Verstehe ich als Rahmenhandlung über Kultur. Kulturpolitik beschreibt Akte der Handlungen, die sich „irgendwie“ auf „Kultur“ auswirken. Auswirken insofern sie beschreiben: „Was ist Kultur“, „Wer hat Kultur“, „Wer tut Kultur“, usw. Rahmungen können jederzeit auch bearbeitet werden. Kulturpolitik beschreibt ein Feld des Handlungsrahmen und der Handlungsmacht innerhalb von Kultur-en. Das macht Kulturpolitik. Jene die politisch, zielgerichtet handelnd die Rahmungen von „Kultur“ bearbeiten sind kulturpolitisch Tätige.

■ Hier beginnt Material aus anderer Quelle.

<file path="src/pkd_pkg.sv">
// Shared types and constants for the packed raster decoder.
`timescale 1ns / 1ps
`default_nettype none
package pkd_pkg;

  localparam int DEF_MAX_WIDTH  = 64;
  localparam int DEF_MAX_HEIGHT = 64;

  localparam int ROW_W = 64;

  // Special nybble codes of the packed format.
  localparam logic [3:0] NYB_REPEAT     = 4'd14;
  localparam logic [3:0] NYB_REPEAT_ONE = 4'd15;
  localparam logic [3:0] NYB_RAW_MODE   = 4'd14;
  localparam logic [4:0] ZERO_LIMIT     = 5'd16;
  localparam logic [6:0] REPEAT_SAT     = 7'd127;

  // Configuration register indexes.
  localparam logic [1:0] REG_DYN_F        = 2'd0;
  localparam logic [1:0] REG_START_BLACK  = 2'd1;
  localparam logic [1:0] REG_GLYPH_WIDTH  = 2'd2;
  localparam logic [1:0] REG_GLYPH_HEIGHT = 2'd3;

  // Token phases.
  localparam logic [1:0] PH_START = 2'd0;
  localparam logic [1:0] PH_TWO   = 2'd1;
  localparam logic [1:0] PH_ZEROS = 2'd2;
  localparam logic [1:0] PH_DIGIT = 2'd3;

  typedef enum logic [2:0] {
    ST_IDLE,
    ST_START,
    ST_RAW,
    ST_RUN,
    ST_REP,
    ST_FLUSH
  } state_t;

  typedef enum logic [3:0] {
    CMD_NONE,
    CMD_LOAD,
    CMD_TOKEN,
    CMD_RAW,
    CMD_RUN,
    CMD_RUN_END,
    CMD_REP,
    CMD_REP_END,
    CMD_FLUSH
  } cmd_t;

  typedef struct packed {
    logic stopped;
    logic raw_mode;
    logic token_run;
    logic raw_emit;
    logic raw_last;
    logic run_active;
    logic run_emit;
    logic rep_follow;
    logic rep_active;
    logic slot_ok;
    logic pend_valid;
    logic out_free;
  } dp_status_t;

  typedef struct packed {
    logic             kind;
    logic [ROW_W-1:0] bits;
    logic [5:0]       row_number;
    logic             image_done;
  } result_t;

endpackage
`default_nettype wire

</file>
<file path="src/pkd_ctrl.sv">
// Sequencing state machine of the packed raster decoder.
`timescale 1ns / 1ps
`default_nettype none
module pkd_ctrl (
  input  wire                 clk,
  input  wire                 rst,
  input  wire                 in_valid,
  output logic                in_ready,
  input  pkd_pkg::dp_status_t status,
  output pkd_pkg::cmd_t       cmd
);
  import pkd_pkg::*;

  state_t state, state_next;

  // State register.
  always_ff @(posedge clk) begin
    if (rst) begin
      state <= ST_IDLE;
    end else begin
      state <= state_next;
    end
  end

  // Next state and datapath commands.
  always_comb begin
    state_next = state;
    cmd        = CMD_NONE;
    in_ready   = 1'b0;
    case (state)
      ST_IDLE: begin
        in_ready = 1'b1;
        if (in_valid) begin
          cmd        = CMD_LOAD;
          state_next = ST_START;
        end
      end
      ST_START: begin
        if (status.stopped) begin
          state_next = ST_FLUSH;
        end else if (status.raw_mode) begin
          cmd        = CMD_RAW;
          state_next = ST_RAW;
        end else begin
          cmd        = CMD_TOKEN;
          state_next = status.token_run ? ST_RUN : ST_FLUSH;
        end
      end
      ST_RAW: begin
        if (!status.raw_emit || status.slot_ok) begin
          cmd = CMD_RAW;
          if (status.raw_last) begin
            state_next = ST_FLUSH;
          end
        end
      end
      ST_RUN: begin
        if (!status.run_active) begin
          cmd        = CMD_RUN_END;
          state_next = ST_FLUSH;
        end else if (!status.run_emit || status.slot_ok) begin
          cmd = CMD_RUN;
          if (status.rep_follow) begin
            state_next = ST_REP;
          end
        end
      end
      ST_REP: begin
        if (!status.rep_active) begin
          cmd        = CMD_REP_END;
          state_next = ST_RUN;
        end else if (status.slot_ok) begin
          cmd = CMD_REP;
        end
      end
      ST_FLUSH: begin
        if (!status.pend_valid) begin
          state_next = ST_IDLE;
        end else if (status.out_free) begin
          cmd        = CMD_FLUSH;
          state_next = ST_IDLE;
        end
      end
      default: begin
        state_next = ST_IDLE;
      end
    endcase
  end

endmodule
`default_nettype wire

</file>
<file path="src/pkd_datapath.sv">
// Decoder state, token and run arithmetic, row buffer and result registers.
`timescale 1ns / 1ps
`default_nettype none
module pkd_datapath #(
  parameter int MAX_WIDTH  = pkd_pkg::DEF_MAX_WIDTH,
  parameter int MAX_HEIGHT = pkd_pkg::DEF_MAX_HEIGHT
) (
  input  wire                  clk,
  input  wire                  rst,
  input  wire                  cfg_valid,
  input  wire  [1:0]           cfg_index,
  input  wire  [6:0]           cfg_data,
  input  wire  [3:0]           in_nybble,
  input  wire                  in_new_glyph,
  input  pkd_pkg::cmd_t        cmd,
  output pkd_pkg::dp_status_t  status,
  input  wire                  out_ready,
  output logic                 out_valid,
  output pkd_pkg::result_t     out_res,
  output logic                 out_last
);
  import pkd_pkg::*;

  localparam logic [6:0] W_MAX = 7'(MAX_WIDTH);
  localparam logic [6:0] H_MAX = 7'(MAX_HEIGHT);
  localparam logic [ROW_W-1:0] ONES = {ROW_W{1'b1}};
  localparam logic [ROW_W-1:0] MSB  = {1'b1, {(ROW_W-1){1'b0}}};

  // Configuration registers.
  logic [3:0] dyn_f;
  logic       start_black;
  logic [6:0] glyph_width;
  logic [6:0] glyph_height;

  // Decoder state.
  logic [3:0]       nyb;
  logic [1:0]       bit_idx;
  logic [1:0]       phase;
  logic [4:0]       zeros_seen;
  logic [4:0]       nybbles_left;
  logic [3:0]       first_digit;
  logic [31:0]      acc;
  logic             repeat_pending;
  logic [6:0]       repeat_rows;
  logic [6:0]       rep_left;
  logic             colour;
  logic [6:0]       column;
  logic [6:0]       row;
  logic [ROW_W-1:0] row_buffer;
  logic             halted;
  logic [31:0]      run_left;

  // Result staging: a pending result waits until it is known whether it is the last.
  logic    pend_valid;
  result_t pend;

  logic [6:0] w_eff, h_eff;
  always_comb begin
    w_eff = (glyph_width == 7'd0) ? 7'd1 : ((glyph_width > W_MAX) ? W_MAX : glyph_width);
    h_eff = (glyph_height == 7'd0) ? 7'd1 : ((glyph_height > H_MAX) ? H_MAX : glyph_height);
  end

  // Token decoding for one packed nybble.
  logic        tk_fin, tk_err;
  logic [31:0] tk_num;
  logic [31:0] acc_new;
  logic [4:0]  nl_new;
  logic [33:0] num_wide;
  logic [7:0]  d15;
  always_comb begin
    tk_fin  = 1'b0;
    tk_err  = 1'b0;
    tk_num  = 32'd0;
    acc_new = (acc > 32'h0FFF_FFFF) ? 32'hFFFF_FFFF : {acc[27:0], nyb};
    nl_new  = (nybbles_left != 5'd0) ? nybbles_left - 5'd1 : 5'd0;
    d15     = {dyn_f, 4'b0} - {4'b0, dyn_f};
    num_wide = {2'b0, acc_new} + 34'd193 - {26'b0, d15};
    case (phase)
      PH_START: begin
        if (nyb != NYB_REPEAT && nyb != NYB_REPEAT_ONE && nyb != 4'd0 && nyb <= dyn_f) begin
          tk_fin = 1'b1;
          tk_num = {28'b0, nyb};
        end
      end
      PH_TWO: begin
        // Full 32-bit arithmetic, so a dyn_f raised within the token wraps as expected.
        tk_fin = 1'b1;
        tk_num = ((32'(first_digit) - 32'(dyn_f) - 32'd1) << 4)
               + 32'(nyb) + 32'(dyn_f) + 32'd1;
      end
      PH_ZEROS: begin
        tk_err = (nyb == 4'd0) && (zeros_seen + 5'd1 > ZERO_LIMIT);
      end
      PH_DIGIT: begin
        if (nl_new == 5'd0) begin
          tk_fin = 1'b1;
          tk_num = (num_wide[33:32] != 2'b0) ? 32'hFFFF_FFFF : num_wide[31:0];
        end
      end
      default: begin
        tk_fin = 1'b0;
      end
    endcase
  end

  // Run step: fill up to the end of the row by mask.
  logic [6:0]       room, run_n, col_sum;
  logic [ROW_W-1:0] run_mask, run_row;
  always_comb begin
    room     = w_eff - column;
    run_n    = (run_left < {25'b0, room}) ? run_left[6:0] : room;
    col_sum  = column + run_n;
    run_mask = colour ? ((ONES >> column) & ~(ONES >> col_sum)) : '0;
    run_row  = row_buffer | run_mask;
  end

  // Raw step: one pixel.
  logic [ROW_W-1:0] raw_row;
  logic [6:0]       raw_col;
  always_comb begin
    raw_row = nyb[bit_idx] ? (row_buffer | (MSB >> column)) : row_buffer;
    raw_col = column + 7'd1;
  end

  // Status to the controller.
  logic out_free, emit;
  result_t emit_res;
  assign out_free = !out_valid || out_ready;
  always_comb begin
    status.stopped    = halted || (row >= h_eff);
    status.raw_mode   = (dyn_f >= NYB_RAW_MODE);
    status.token_run  = tk_fin && !repeat_pending;
    status.raw_emit   = (row < h_eff) && (raw_col >= w_eff);
    status.raw_last   = (bit_idx == 2'd0);
    status.run_active = (run_left != 32'd0) && (row < h_eff);
    status.run_emit   = (col_sum >= w_eff);
    status.rep_follow = (col_sum >= w_eff) && (repeat_rows != 7'd0) && (row + 7'd1 < h_eff);
    status.rep_active = (rep_left != 7'd0) && (row < h_eff);
    status.slot_ok    = !pend_valid || out_free;
    status.pend_valid = pend_valid;
    status.out_free   = out_free;
  end

  // Result produced in this cycle, if any.
  always_comb begin
    emit = 1'b0;
    emit_res.kind       = 1'b0;
    emit_res.bits       = row_buffer;
    emit_res.row_number = row[5:0];
    emit_res.image_done = (row + 7'd1 == h_eff);
    case (cmd)
      CMD_TOKEN: begin
        if (tk_err) begin
          emit = 1'b1;
          emit_res.kind       = 1'b1;
          emit_res.bits       = '0;
          emit_res.image_done = 1'b0;
        end
      end
      CMD_RAW: begin
        emit = status.raw_emit;
        emit_res.bits = raw_row;
      end
      CMD_RUN: begin
        emit = status.run_emit;
        emit_res.bits = run_row;
      end
      CMD_REP: begin
        emit = 1'b1;
      end
      default: begin
        emit = 1'b0;
      end
    endcase
  end

  // Configuration writes.
  always_ff @(posedge clk) begin
    if (rst) begin
      dyn_f        <= 4'd0;
      start_black  <= 1'b0;
      glyph_width  <= 7'd64;
      glyph_height <= 7'd64;
    end else if (cfg_valid) begin
      case (cfg_index)
        REG_DYN_F:        dyn_f        <= cfg_data[3:0];
        REG_START_BLACK:  start_black  <= cfg_data[0];
        REG_GLYPH_WIDTH:  glyph_width  <= cfg_data;
        REG_GLYPH_HEIGHT: glyph_height <= cfg_data;
        default:          dyn_f        <= dyn_f;
      endcase
    end
  end

  // Decoder state updates.
  always_ff @(posedge clk) begin
    if (rst) begin
      phase          <= PH_START;
      zeros_seen     <= 5'd0;
      nybbles_left   <= 5'd0;
      first_digit    <= 4'd0;
      acc            <= 32'd0;
      repeat_pending <= 1'b0;
      repeat_rows    <= 7'd0;
      rep_left       <= 7'd0;
      colour         <= 1'b0;
      column         <= 7'd0;
      row            <= 7'd0;
      row_buffer     <= '0;
      halted         <= 1'b0;
      run_left       <= 32'd0;
      bit_idx        <= 2'd3;
    end else begin
      case (cmd)
        CMD_LOAD: begin
          bit_idx <= 2'd3;
          if (in_new_glyph) begin
            phase          <= PH_START;
            zeros_seen     <= 5'd0;
            nybbles_left   <= 5'd0;
            first_digit    <= 4'd0;
            acc            <= 32'd0;
            repeat_pending <= 1'b0;
            repeat_rows    <= 7'd0;
            colour         <= start_black;
            column         <= 7'd0;
            row            <= 7'd0;
            row_buffer     <= '0;
            halted         <= 1'b0;
          end
        end
        CMD_TOKEN: begin
          case (phase)
            PH_START: begin
              if (nyb == NYB_REPEAT) begin
                repeat_pending <= 1'b1;
              end else if (nyb == NYB_REPEAT_ONE) begin
                repeat_rows <= 7'd1;
              end else if (nyb == 4'd0) begin
                zeros_seen <= 5'd1;
                phase      <= PH_ZEROS;
              end else if (!tk_fin) begin
                first_digit <= nyb;
                phase       <= PH_TWO;
              end
            end
            PH_ZEROS: begin
              if (nyb == 4'd0) begin
                zeros_seen <= zeros_seen + 5'd1;
                if (tk_err) begin
                  halted <= 1'b1;
                  phase  <= PH_START;
                end
              end else begin
                acc          <= {28'b0, nyb};
                nybbles_left <= zeros_seen;
                phase        <= PH_DIGIT;
              end
            end
            PH_DIGIT: begin
              acc          <= acc_new;
              nybbles_left <= nl_new;
            end
            default: begin
              phase <= phase;
            end
          endcase
          if (tk_fin) begin
            phase <= PH_START;
            if (repeat_pending) begin
              repeat_rows    <= (tk_num > 32'(REPEAT_SAT)) ? REPEAT_SAT : tk_num[6:0];
              repeat_pending <= 1'b0;
            end else begin
              run_left <= tk_num;
            end
          end
        end
        CMD_RAW: begin
          bit_idx <= bit_idx - 2'd1;
          if (row < h_eff) begin
            if (raw_col >= w_eff) begin
              row        <= row + 7'd1;
              column     <= 7'd0;
              row_buffer <= '0;
            end else begin
              column     <= raw_col;
              row_buffer <= raw_row;
            end
          end
        end
        CMD_RUN: begin
          run_left <= run_left - {25'b0, run_n};
          if (status.run_emit) begin
            row         <= row + 7'd1;
            repeat_rows <= 7'd0;
            if (status.rep_follow) begin
              rep_left   <= repeat_rows;
              row_buffer <= run_row;
              column     <= col_sum;
            end else begin
              column     <= 7'd0;
              row_buffer <= '0;
            end
          end else begin
            column     <= col_sum;
            row_buffer <= run_row;
          end
        end
        CMD_RUN_END: begin
          colour <= ~colour;
        end
        CMD_REP: begin
          row      <= row + 7'd1;
          rep_left <= rep_left - 7'd1;
        end
        CMD_REP_END: begin
          rep_left   <= 7'd0;
          column     <= 7'd0;
          row_buffer <= '0;
        end
        default: begin
          halted <= halted;
        end
      endcase
    end
  end

  // Captured input nybble.
  always_ff @(posedge clk) begin
    if (cmd == CMD_LOAD) begin
      nyb <= in_nybble;
    end
  end

  // Pending and output result registers.
  always_ff @(posedge clk) begin
    if (rst) begin
      pend_valid <= 1'b0;
      out_valid  <= 1'b0;
    end else begin
      if (out_valid && out_ready) begin
        out_valid <= 1'b0;
      end
      if (emit) begin
        pend_valid <= 1'b1;
        if (pend_valid) begin
          out_valid <= 1'b1;
        end
      end else if (cmd == CMD_FLUSH) begin
        pend_valid <= 1'b0;
        out_valid  <= 1'b1;
      end
    end
  end

  always_ff @(posedge clk) begin
    if (emit) begin
      pend <= emit_res;
      if (pend_valid) begin
        out_res  <= pend;
        out_last <= 1'b0;
      end
    end else if (cmd == CMD_FLUSH) begin
      out_res  <= pend;
      out_last <= 1'b1;
    end
  end

`ifndef SYNTH
  // A pending result only moves out into a free output register.
  a_no_overwrite: assert property (@(posedge clk) disable iff (rst)
    (emit && pend_valid) |-> out_free)
    else $error("result overwrote an untaken output");

  // Flushing empties the pending stage and leaves a final result.
  a_flush: assert property (@(posedge clk) disable iff (rst)
    (cmd == CMD_FLUSH) |=> (!pend_valid && out_valid && out_last))
    else $error("flush did not deliver the final result");

  // The column never runs past the widest row.
  a_column: assert property (@(posedge clk) disable iff (rst)
    column <= W_MAX)
    else $error("column beyond row width");
`endif

endmodule
`default_nettype wire

</file>
<file path="src/pk_packed_raster_decoder_unit.sv">
// Top level of the PK-font packed raster decoder.
//
// Usage: nybbles arrive on the s_axis stream, one transaction each, with
// tuser set on the first nybble of a glyph to clear the decoder state.
// Each completed pixel row (or a bad packed number error) leaves on the
// m_axis stream; tlast marks the final result caused by one nybble.
// Configuration registers dyn_f, start_black, glyph_width, glyph_height
// are written through the cfg channel (index 0..3). The user must write
// them only while the block is idle; the block itself does not enforce it.
// Sequence: a nybble is loaded and decoded, then gives four raw pixels in
// raw mode, or for a run fills row segments, pausing while the output is
// not free; a repeat that follows a row re-emits it. Each row step emits at most one row.
// Every result waits in a pending register until the next row step or the
// flush at the end of the nybble shows whether more follow, and moves into
// the output register at that step. The next nybble is taken in the cycle
// after the final result has moved into the output register.
// A stalled receiver holds the output register and pauses row emission.
// Reset restores the register defaults and clears the decoder state except the captured nybble.
`timescale 1ns / 1ps
`default_nettype none
module pk_packed_raster_decoder_unit #(
  parameter int MAX_WIDTH  = pkd_pkg::DEF_MAX_WIDTH,
  parameter int MAX_HEIGHT = pkd_pkg::DEF_MAX_HEIGHT
) (
  input  wire         clk,
  input  wire         rst,
  input  wire         cfg_valid,
  output logic        cfg_ready,
  input  wire  [1:0]  cfg_index,
  input  wire  [6:0]  cfg_data,
  input  wire         s_axis_tvalid,
  output logic        s_axis_tready,
  input  wire  [7:0]  s_axis_tdata,   // [3:0] nybble, [7:4] zero
  input  wire         s_axis_tuser,   // [0] new_glyph
  output logic        m_axis_tvalid,
  input  wire         m_axis_tready,
  output logic [71:0] m_axis_tdata,   // [63:0] row_bits, [69:64] row_number,
                                      // [70] image_done, [71] zero
  output logic        m_axis_tuser,   // [0] kind
  output logic        m_axis_tlast
);
  import pkd_pkg::*;

  cmd_t       cmd;
  dp_status_t status;
  result_t    res;

  assign cfg_ready = 1'b1;

  pkd_ctrl u_ctrl (
    .clk      (clk),
    .rst      (rst),
    .in_valid (s_axis_tvalid),
    .in_ready (s_axis_tready),
    .status   (status),
    .cmd      (cmd)
  );

  pkd_datapath #(
    .MAX_WIDTH  (MAX_WIDTH),
    .MAX_HEIGHT (MAX_HEIGHT)
  ) u_dp (
    .clk          (clk),
    .rst          (rst),
    .cfg_valid    (cfg_valid),
    .cfg_index    (cfg_index),
    .cfg_data     (cfg_data),
    .in_nybble    (s_axis_tdata[3:0]),
    .in_new_glyph (s_axis_tuser),
    .cmd          (cmd),
    .status       (status),
    .out_ready    (m_axis_tready),
    .out_valid    (m_axis_tvalid),
    .out_res      (res),
    .out_last     (m_axis_tlast)
  );

  // Output packing.
  assign m_axis_tdata = {1'b0, res.image_done, res.row_number, res.bits};
  assign m_axis_tuser = res.kind;

endmodule
`default_nettype wire
</file>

Ergo sum sind alle, die sich für kulturpolitisch tätig halten KulturpolitikerInnen. Als Staate Österreich sind dies Massen von Individuen, Vereinen und Institutionen, sehr viele BeamtInnen und MinisterInnen
wenige…
Oft wird auch verstanden, wenn Kultur gehandelt wird: „Wir haben eine schöne Kultur – sehr schön die Kultur. Wollen sie ein Stück davon?“ Ich hingegen bevorzuge die Handlungen, Deformationen und Kritiken am Begriff „Kultur“ als kulturpolitisch tätige zu beschreiben (siehe oben). Es ist nicht immer leicht Kulturpolitisch tätig zu sein. „Was ist Kultur/politik?“ – hängt auch von der Begriffsdefinitionen von Politik und Kultur ab. In diesem Sinne gibt Kulturpolitik Rahmen für gesellschaftlichen Beziehungen, Handlungen in/und kulturelle Räume vor. Kultur ist demnach auch ein Streitfeld in dem unterschieden wird, wer Kulturtätig sein darf und wer nicht: tätig um Rahmenhandlungen und Handlungsrahmen zu definieren. In Österreich sind das dann doch nicht alle, die hier leben. Dies führt weiter zu den Begriffen: Gesellschaft, Identität, Öffentlichkeit, Migration, Partizipation, usw.